Leveraging Knowledge Graph-Based Human-Like Memory Systems to Solve Partially Observable Markov Decision Processes

Third HumemAI research paper on creating a conscious AI

By Taewoon Kim

The second HumemAI research paper A Machine with Short-Term, Episodic, and Semantic Memory Systems, showed that a reinforcement learning (RL) agent can learn a memory management policy. We wanted more. We wanted to see if it can learn other cognitive functions too, such as maze navigation. That’s what we addressed in this paper.

Now the agent has to learn two policies: memory management policy \(\pi^{\text{mm}}\) and maze exploration policy \(\pi^{\text{explore}}\). Learning the two at once is not so easy. Therefore, we opted for a two-phase training, where each phase learns one policy. We had to make the previous environment RoomEnv-v1, a bit bigger, so we made RoomEnv-v2. Our AI is getting smarter and smarter. What’s next?
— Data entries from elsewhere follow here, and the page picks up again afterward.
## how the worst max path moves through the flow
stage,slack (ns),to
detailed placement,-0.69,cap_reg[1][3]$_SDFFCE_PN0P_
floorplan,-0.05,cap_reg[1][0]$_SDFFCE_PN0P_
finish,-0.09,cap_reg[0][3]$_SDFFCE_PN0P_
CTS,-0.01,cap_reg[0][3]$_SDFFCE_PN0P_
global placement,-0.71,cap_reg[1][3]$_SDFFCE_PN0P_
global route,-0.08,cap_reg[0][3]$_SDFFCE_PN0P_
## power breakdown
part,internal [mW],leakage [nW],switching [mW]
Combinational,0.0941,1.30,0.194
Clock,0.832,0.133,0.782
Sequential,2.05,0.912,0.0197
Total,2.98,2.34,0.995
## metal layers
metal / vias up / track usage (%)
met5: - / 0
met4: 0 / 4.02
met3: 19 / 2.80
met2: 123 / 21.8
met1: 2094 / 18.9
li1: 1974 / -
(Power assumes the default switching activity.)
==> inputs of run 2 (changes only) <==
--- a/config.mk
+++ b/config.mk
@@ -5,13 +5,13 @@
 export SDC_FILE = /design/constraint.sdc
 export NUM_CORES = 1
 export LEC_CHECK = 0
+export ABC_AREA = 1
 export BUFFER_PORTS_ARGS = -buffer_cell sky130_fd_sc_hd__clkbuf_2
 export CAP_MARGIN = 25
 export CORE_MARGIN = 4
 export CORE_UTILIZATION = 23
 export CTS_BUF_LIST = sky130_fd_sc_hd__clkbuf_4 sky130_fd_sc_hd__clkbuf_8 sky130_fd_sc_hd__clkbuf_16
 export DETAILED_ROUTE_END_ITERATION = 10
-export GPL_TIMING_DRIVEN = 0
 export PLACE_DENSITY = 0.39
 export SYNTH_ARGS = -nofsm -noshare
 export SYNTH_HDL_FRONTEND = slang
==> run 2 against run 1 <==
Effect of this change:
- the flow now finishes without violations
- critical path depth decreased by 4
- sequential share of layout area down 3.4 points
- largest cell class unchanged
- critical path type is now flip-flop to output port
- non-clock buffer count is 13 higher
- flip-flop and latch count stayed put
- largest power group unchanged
Abstract: Humans observe only part of their environment at any moment but can still make complex, long-term decisions thanks to our long-term memory. To test how an AI can learn and utilize its long-term memory, we have developed a partially observable Markov decision processes (POMDP) environment, where the agent has to answer questions while navigating a maze. The environment is completely knowledge graph (KG) based, where the hidden states are dynamic KGs. A KG is both human- and machine-readable, making it easy to see what the agents remember and forget. We train and compare agents with different memory systems, to shed light on how human brains work when it comes to managing its own memory. By repurposing the given learning objective as learning a memory management policy, we were able to capture the most likely hidden state, which is not only interpretable but also reusable.